Explaining that the bill was necessary because “it is clear that Government cannot do it alone,” McClean voiced concern about marijuana use and addiction. She noted that the “damage that is done was not to the individual alone, but to the “immediate family circle, future generations, the community and ultimately to the society to which he or she is a part”.
McClean said education and prevention programmes represented one way of dealing with this growing social challenge. While she offered support for marijuana research elsewhere for medical purposes, she cautioned: “To speak to that and to believe that all marijuana is the same is to mislead oneself and to mislead the world”.
“I believe that as we look at the issue of substance abuse in all its forms . . ., we need to spend a lot of time not only talking about what it can do, but doing the necessary research to demonstrate that within the context of our societies and our region, what are the possible implications,” said McClean, the Minister of Foreign Affairs and Foreign Trade in the Freundel Stuart administration.
The Senate leader said while the focus of the debate was on amending the law for the treatment of addicts, there were some related issues which also should be put on the table. “What is the impact from the use of marijuana by persons who may not end up in a treatment centre?” she asked, pointing out that while some users became obvious addicts, others argued that they were functioning fine despite heavy usage.
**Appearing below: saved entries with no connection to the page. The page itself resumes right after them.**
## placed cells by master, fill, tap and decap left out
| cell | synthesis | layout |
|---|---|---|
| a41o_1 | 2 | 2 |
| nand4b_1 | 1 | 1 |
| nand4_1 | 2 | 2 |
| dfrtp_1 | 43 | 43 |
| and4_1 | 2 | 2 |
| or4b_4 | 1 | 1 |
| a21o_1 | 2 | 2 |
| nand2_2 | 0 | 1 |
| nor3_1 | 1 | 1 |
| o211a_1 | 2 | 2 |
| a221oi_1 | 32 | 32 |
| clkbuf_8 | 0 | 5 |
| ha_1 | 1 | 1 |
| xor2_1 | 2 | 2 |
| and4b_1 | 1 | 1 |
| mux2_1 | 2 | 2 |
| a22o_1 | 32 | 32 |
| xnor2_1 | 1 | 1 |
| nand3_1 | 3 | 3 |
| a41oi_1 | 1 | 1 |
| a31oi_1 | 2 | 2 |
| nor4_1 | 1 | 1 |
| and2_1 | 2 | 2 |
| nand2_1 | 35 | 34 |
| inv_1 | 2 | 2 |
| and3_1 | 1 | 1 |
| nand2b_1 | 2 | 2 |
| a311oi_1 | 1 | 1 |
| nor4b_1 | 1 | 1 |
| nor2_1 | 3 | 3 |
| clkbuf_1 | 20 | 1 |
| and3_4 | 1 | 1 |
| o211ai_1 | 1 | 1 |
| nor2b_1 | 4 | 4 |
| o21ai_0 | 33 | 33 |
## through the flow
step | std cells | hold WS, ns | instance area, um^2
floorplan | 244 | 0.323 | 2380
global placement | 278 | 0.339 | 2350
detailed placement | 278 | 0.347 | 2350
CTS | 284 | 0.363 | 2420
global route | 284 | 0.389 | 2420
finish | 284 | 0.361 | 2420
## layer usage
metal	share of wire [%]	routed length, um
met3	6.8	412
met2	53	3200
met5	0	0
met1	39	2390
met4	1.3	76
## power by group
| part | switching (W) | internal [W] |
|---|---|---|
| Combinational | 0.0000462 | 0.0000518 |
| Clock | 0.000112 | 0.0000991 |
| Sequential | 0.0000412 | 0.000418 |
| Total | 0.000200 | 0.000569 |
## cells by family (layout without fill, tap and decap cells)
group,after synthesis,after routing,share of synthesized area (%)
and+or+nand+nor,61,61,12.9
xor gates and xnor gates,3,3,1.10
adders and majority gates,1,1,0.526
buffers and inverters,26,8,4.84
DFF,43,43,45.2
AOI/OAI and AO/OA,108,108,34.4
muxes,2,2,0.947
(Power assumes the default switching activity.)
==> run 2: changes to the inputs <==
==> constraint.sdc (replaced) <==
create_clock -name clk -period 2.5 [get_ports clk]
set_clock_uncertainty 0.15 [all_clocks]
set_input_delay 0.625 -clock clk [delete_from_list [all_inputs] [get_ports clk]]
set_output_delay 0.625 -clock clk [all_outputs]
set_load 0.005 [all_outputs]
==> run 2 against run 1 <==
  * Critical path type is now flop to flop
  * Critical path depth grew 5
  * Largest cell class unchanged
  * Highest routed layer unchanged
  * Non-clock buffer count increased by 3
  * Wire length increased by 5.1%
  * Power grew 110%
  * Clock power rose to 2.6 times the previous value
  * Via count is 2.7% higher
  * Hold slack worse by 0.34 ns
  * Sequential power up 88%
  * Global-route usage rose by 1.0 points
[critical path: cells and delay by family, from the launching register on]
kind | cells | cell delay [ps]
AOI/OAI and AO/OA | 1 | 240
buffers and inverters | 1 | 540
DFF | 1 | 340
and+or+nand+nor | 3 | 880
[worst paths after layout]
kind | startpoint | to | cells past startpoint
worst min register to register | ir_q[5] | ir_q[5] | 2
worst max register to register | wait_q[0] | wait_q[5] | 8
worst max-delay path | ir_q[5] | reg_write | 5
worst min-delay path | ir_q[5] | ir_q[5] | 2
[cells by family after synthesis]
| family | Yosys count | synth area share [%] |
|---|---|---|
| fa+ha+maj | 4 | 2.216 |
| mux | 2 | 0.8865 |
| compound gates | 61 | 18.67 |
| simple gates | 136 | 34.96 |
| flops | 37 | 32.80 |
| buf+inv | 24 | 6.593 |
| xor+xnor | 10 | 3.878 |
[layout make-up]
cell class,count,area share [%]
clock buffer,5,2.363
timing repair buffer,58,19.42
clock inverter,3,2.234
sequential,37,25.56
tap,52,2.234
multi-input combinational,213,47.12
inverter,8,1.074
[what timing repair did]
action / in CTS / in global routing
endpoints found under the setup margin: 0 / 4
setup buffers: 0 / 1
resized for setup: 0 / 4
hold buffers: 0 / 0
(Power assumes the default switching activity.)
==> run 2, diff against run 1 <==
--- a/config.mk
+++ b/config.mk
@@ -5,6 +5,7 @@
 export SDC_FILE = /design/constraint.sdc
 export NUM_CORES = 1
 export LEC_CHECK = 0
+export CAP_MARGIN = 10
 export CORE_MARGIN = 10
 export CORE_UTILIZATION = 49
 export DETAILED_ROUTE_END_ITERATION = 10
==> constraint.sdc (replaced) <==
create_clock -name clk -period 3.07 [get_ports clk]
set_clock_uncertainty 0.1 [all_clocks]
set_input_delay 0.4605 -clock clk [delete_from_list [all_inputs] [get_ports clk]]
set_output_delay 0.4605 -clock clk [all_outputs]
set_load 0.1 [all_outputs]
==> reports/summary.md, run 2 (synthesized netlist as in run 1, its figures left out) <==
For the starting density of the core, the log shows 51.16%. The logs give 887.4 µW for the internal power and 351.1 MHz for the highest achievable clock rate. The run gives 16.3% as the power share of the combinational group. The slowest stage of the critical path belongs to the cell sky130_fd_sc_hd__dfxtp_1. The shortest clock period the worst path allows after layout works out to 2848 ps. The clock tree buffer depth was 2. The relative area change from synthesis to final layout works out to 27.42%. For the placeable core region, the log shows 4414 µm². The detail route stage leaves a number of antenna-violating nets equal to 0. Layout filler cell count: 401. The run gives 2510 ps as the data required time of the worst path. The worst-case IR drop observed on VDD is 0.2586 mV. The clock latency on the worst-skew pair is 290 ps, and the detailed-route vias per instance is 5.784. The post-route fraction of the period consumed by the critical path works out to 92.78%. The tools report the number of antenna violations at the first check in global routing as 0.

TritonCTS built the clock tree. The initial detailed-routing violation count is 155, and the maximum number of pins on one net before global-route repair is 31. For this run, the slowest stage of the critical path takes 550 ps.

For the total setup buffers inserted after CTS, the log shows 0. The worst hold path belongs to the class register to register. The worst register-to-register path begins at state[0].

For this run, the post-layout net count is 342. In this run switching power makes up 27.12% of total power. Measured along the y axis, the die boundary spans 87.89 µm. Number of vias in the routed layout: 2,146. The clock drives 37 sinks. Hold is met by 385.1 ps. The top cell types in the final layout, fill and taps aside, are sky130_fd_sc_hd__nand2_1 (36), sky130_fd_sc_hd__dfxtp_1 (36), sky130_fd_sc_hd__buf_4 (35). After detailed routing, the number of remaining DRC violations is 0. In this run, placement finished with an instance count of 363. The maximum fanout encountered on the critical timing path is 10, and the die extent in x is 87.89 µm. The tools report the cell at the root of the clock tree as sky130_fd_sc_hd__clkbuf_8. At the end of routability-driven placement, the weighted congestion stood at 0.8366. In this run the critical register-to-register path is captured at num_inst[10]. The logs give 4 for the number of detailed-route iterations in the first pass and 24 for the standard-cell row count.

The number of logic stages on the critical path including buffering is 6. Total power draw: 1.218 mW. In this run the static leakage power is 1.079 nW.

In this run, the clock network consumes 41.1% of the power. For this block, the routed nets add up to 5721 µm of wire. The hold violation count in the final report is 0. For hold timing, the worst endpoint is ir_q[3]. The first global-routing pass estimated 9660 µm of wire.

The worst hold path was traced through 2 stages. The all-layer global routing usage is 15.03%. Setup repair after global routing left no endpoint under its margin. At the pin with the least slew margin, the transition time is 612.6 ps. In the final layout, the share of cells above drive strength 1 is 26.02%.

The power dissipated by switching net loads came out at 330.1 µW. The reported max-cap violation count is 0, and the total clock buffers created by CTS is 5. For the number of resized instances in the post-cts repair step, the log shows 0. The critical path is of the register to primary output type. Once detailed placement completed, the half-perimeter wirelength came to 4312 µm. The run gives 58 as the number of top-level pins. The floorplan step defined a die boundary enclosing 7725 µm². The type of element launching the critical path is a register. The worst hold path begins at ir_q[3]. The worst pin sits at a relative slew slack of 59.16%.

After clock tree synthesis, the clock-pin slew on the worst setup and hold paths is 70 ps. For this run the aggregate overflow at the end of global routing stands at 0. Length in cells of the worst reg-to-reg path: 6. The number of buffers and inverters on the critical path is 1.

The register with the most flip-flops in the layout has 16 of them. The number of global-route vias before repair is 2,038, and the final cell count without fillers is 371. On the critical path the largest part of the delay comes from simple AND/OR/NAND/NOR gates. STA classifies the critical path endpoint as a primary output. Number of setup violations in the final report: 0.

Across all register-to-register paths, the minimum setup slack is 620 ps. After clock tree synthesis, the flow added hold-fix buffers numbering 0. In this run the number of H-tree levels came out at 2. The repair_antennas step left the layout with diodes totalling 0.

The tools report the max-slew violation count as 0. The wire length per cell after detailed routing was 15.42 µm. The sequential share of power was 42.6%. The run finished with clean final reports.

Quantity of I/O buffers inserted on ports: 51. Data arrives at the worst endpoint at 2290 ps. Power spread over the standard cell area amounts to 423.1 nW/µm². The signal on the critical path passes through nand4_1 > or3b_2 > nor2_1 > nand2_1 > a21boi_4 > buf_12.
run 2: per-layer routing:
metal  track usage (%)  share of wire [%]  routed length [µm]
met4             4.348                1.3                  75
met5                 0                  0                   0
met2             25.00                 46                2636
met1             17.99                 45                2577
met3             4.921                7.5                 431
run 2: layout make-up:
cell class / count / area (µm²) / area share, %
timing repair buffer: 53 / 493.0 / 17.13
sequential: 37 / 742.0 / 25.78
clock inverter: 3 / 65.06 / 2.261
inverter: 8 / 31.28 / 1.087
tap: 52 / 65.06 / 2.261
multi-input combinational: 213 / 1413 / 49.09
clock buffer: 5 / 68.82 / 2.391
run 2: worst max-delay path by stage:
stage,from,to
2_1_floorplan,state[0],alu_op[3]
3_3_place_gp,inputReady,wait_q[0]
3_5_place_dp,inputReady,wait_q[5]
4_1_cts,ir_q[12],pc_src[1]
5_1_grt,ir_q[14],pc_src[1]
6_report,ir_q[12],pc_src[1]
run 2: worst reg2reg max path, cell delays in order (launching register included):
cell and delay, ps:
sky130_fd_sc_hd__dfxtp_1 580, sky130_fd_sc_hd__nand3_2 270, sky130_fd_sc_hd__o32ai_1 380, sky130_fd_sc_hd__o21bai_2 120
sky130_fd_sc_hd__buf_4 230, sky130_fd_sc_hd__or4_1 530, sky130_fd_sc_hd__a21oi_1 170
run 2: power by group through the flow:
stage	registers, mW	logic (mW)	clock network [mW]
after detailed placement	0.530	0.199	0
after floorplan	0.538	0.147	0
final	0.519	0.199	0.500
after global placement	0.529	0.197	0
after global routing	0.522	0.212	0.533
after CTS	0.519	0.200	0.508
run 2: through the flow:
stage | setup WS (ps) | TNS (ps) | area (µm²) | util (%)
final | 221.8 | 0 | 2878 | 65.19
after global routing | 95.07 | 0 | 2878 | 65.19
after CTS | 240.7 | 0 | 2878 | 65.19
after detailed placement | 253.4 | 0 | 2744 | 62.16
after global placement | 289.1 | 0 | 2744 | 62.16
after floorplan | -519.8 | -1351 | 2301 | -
$ cat src/flat_wrapper.sv
// flat-port wrapper written by rule: the top's interface ports become plain ports
module regfile_dump_flat 
#(
  parameter bit SKIP_X0 = 1'b0
)
  (clk, rst, start, first_idx, last_idx, ra, rd, busy, done, checksum, dbg_state, dump_dump_valid, dump_dump_idx, dump_dump_data, dump_dump_ready);
  regfile_dump_if dump_i ();
  input  logic clk;
  input  logic rst;
  input  logic start;
  input  logic [4:0] first_idx;
  input  logic [4:0] last_idx;
  output logic [4:0] ra;
  input  logic [31:0] rd;
  output logic busy;
  output logic done;
  output logic [31:0] checksum;
  output logic [1:0] dbg_state;
  output wire logic [$bits(dump_i.dump_valid)-1:0] dump_dump_valid;
  output wire logic [$bits(dump_i.dump_idx)-1:0] dump_dump_idx;
  output wire logic [$bits(dump_i.dump_data)-1:0] dump_dump_data;
  input wire logic [$bits(dump_i.dump_ready)-1:0] dump_dump_ready;
  assign dump_dump_valid = dump_i.dump_valid;
  assign dump_dump_idx = dump_i.dump_idx;
  assign dump_dump_data = dump_i.dump_data;
  assign dump_i.dump_ready = dump_dump_ready;
  regfile_dump #(.SKIP_X0(SKIP_X0)) u_core (.clk(clk), .rst(rst), .start(start), .first_idx(first_idx), .last_idx(last_idx), .ra(ra), .rd(rd), .dump(dump_i), .busy(busy), .done(done), .checksum(checksum), .dbg_state(dbg_state));
endmodule
$ cat config.mk
export PLATFORM = sky130hd
export DESIGN_NAME = regfile_dump_flat
export DESIGN_NICKNAME = d
export VERILOG_FILES = /design/src/rtl/regfile_dump_if.sv /design/src/rtl/regfile_dump.sv /design/src/flat_wrapper.sv
export SDC_FILE = /design/constraint.sdc
export NUM_CORES = 1
export LEC_CHECK = 0
export BUFFER_PORTS_ARGS = -buffer_cell sky130_fd_sc_hd__buf_2
export CAP_MARGIN = 30
export CORE_UTILIZATION = 50
export DETAILED_ROUTE_END_ITERATION = 7
export PLACE_DENSITY = 0.82
export SLEW_MARGIN = 10
export SYNTH_ARGS = -nofsm -noshare
export SYNTH_HDL_FRONTEND = slang
export SYNTH_SLANG_ARGS = --single-unit
$ cat constraint.sdc
create_clock -name clk -period 2.9 [get_ports clk]
set_input_delay 0.29 -clock clk [delete_from_list [all_inputs] [get_ports clk]]
set_output_delay 0.29 -clock clk [all_outputs]
set_load 0.005 [all_outputs]
`src/rtl/vex_rdc_unit.sv`:
```
// Pipelined vector reduction: masked lane input register, log2(LANES) tree
// levels, then an accumulate/writeback stage for multi-uop reductions.
module vex_rdc_unit #(
  parameter int VECTOR_LANES       = 8,
  parameter int DATA_WIDTH         = 32,
  parameter int VECTOR_REGISTERS   = 32,
  parameter int VECTOR_TICKET_BITS = 5
) (
  input  logic                                clk,
  input  logic                                rst,
  input  logic                                valid_i,
  output logic                                ready_o,
  input  logic [2:0]                          op_i,
  input  logic [VECTOR_LANES-1:0]             mask_i,
  input  logic [VECTOR_LANES*DATA_WIDTH-1:0]  data_i,
  input  logic [DATA_WIDTH-1:0]               scalar_i,
  input  logic                                head_uop_i,
  input  logic                                end_uop_i,
  input  logic [$clog2(VECTOR_REGISTERS)-1:0] dst_i,
  input  logic [VECTOR_TICKET_BITS-1:0]       ticket_i,
  output logic                                wr_valid_o,
  input  logic                                wr_ready_i,
  output logic [$clog2(VECTOR_REGISTERS)-1:0] wr_addr_o,
  output logic [DATA_WIDTH-1:0]               wr_data_o,
  output logic [VECTOR_TICKET_BITS-1:0]       wr_ticket_o,
  output logic                                idle_o
);

  localparam int L     = VECTOR_LANES;
  localparam int S     = $clog2(VECTOR_LANES);
  localparam int DW    = DATA_WIDTH;
  localparam int AW    = $clog2(VECTOR_REGISTERS);
  localparam int TW    = VECTOR_TICKET_BITS;
  localparam int NODES = 2 * L - 1;

  typedef struct packed {
    logic          valid;
    logic [2:0]    op;
    logic          head;
    logic          last;
    logic [AW-1:0] dst;
    logic [TW-1:0] ticket;
    logic [DW-1:0] scalar;
  } meta_t;

  function automatic logic [DW-1:0] op_fn(
    input logic [2:0]    op,
    input logic [DW-1:0] a,
    input logic [DW-1:0] b
  );
    logic [DW-1:0] r;
    r = '0;
    case (op)
      3'd0: r = a + b;
      3'd1: r = a & b;
      3'd2: r = a | b;
      3'd3: r = a ^ b;
      3'd4: r = (a < b) ? a : b;
      3'd5: r = ($signed(a) < $signed(b)) ? a : b;
      3'd6: r = (a > b) ? a : b;
      3'd7: r = ($signed(a) > $signed(b)) ? a : b;
      default: r = '0;
    endcase
    return r;
  endfunction

  function automatic logic [DW-1:0] ident(input logic [2:0] op);
    logic [DW-1:0] r;
    r = '0;
    case (op)
      3'd1, 3'd4: r = '1;
      3'd5:       r = {1'b0, {(DW-1){1'b1}}};
      3'd7:       r = {1'b1, {(DW-1){1'b0}}};
      default:    r = '0;
    endcase
    return r;
  endfunction

  meta_t         m  [S+1];
  logic [DW-1:0] nd [NODES];
  logic [DW-1:0] acc;
  logic          acc_open;
  logic          adv;
  logic          busy;
  logic [DW-1:0] base;
  logic [DW-1:0] res;

  assign adv     = ~wr_valid_o | wr_ready_i;
  assign ready_o = adv;

  // nd holds every tree level back to back: level s starts at 2L-2(L>>s)
  always_ff @(posedge clk) begin
    if (rst) begin
      for (int i = 0; i <= S; i++) m[i] <= '0;
      for (int i = 0; i < NODES; i++) nd[i] <= '0;
    end else if (adv) begin
      m[0] <= {valid_i, op_i, head_uop_i, end_uop_i,
               dst_i, ticket_i, scalar_i};
      for (int s = 1; s <= S; s++) m[s] <= m[s-1];
      for (int k = 0; k < L; k++)
        nd[k] <= mask_i[k] ? data_i[k*DW +: DW] : ident(op_i);
      for (int s = 1; s <= S; s++)
        for (int j = 0; j < (L >> s); j++)
          nd[2*L - 2*(L >> s) + j] <=
            op_fn(m[s-1].op,
                  nd[2*L - 2*(L >> (s-1)) + 2*j],
                  nd[2*L - 2*(L >> (s-1)) + 2*j + 1]);
    end
  end

  assign base = (m[S].head | ~acc_open) ? m[S].scalar : acc;
  assign res  = op_fn(m[S].op, base, nd[NODES-1]);

  always_ff @(posedge clk) begin
    if (rst) begin
      acc         <= '0;
      acc_open    <= 1'b0;
      wr_valid_o  <= 1'b0;
      wr_addr_o   <= '0;
      wr_data_o   <= '0;
      wr_ticket_o <= '0;
    end else if (adv) begin
      wr_valid_o <= m[S].valid & m[S].last;
      if (m[S].valid) begin
        acc      <= res;
        acc_open <= ~m[S].last;
        if (m[S].last) begin
          wr_addr_o   <= m[S].dst;
          wr_data_o   <= res;
          wr_ticket_o <= m[S].ticket;
        end
      end
    end
  end

  always_comb begin
    busy = 1'b0;
    for (int i = 0; i <= S; i++) busy = busy | m[i].valid;
  end

  assign idle_o = ~busy & ~acc_open & ~wr_valid_o;

endmodule
```
**config.mk**
```make
export PLATFORM = sky130hd
export DESIGN_NAME = mmio_gpio_ctrl
export DESIGN_NICKNAME = d
export VERILOG_FILES = /design/src/rtl/mmio_pkg.sv /design/src/rtl/gpio_debounce.sv /design/src/rtl/mmio_gpio_ctrl.sv
export SDC_FILE = /design/constraint.sdc
export NUM_CORES = 1
export LEC_CHECK = 0
export CORE_UTILIZATION = 38
export DETAILED_ROUTE_END_ITERATION = 6
export PLACE_DENSITY_LB_ADDON = 0.3
export SLEW_MARGIN = 20
export SYNTH_ARGS = -nofsm -noshare
export SYNTH_HDL_FRONTEND = slang
export SYNTH_SLANG_ARGS = --single-unit
```
**constraint.sdc**
```tcl
create_clock -name clock -period 1.8 [get_ports clock]
set_clock_uncertainty 0.05 [all_clocks]
set_input_delay 0.45 -clock clock [delete_from_list [all_inputs] [get_ports clock]]
set_output_delay 0.45 -clock clock [all_outputs]
set_load 0.02 [all_outputs]
```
Further pushing her call for marijuana research, she spoke of reports of damage to the sperm of the marijuana-smoking male.
Noting that much attention was paid to male marijuana use, she also pointed to published information on possible damage to unborn children owing to their mothers smoking weed during pregnancy.
The Senator coupled findings on likely “sperm morphology” on the weed-smoking male and damage to the foetus of the marijuana-smoking pregnant mother, and asked “whether one or both of these things can have implications for future generations?”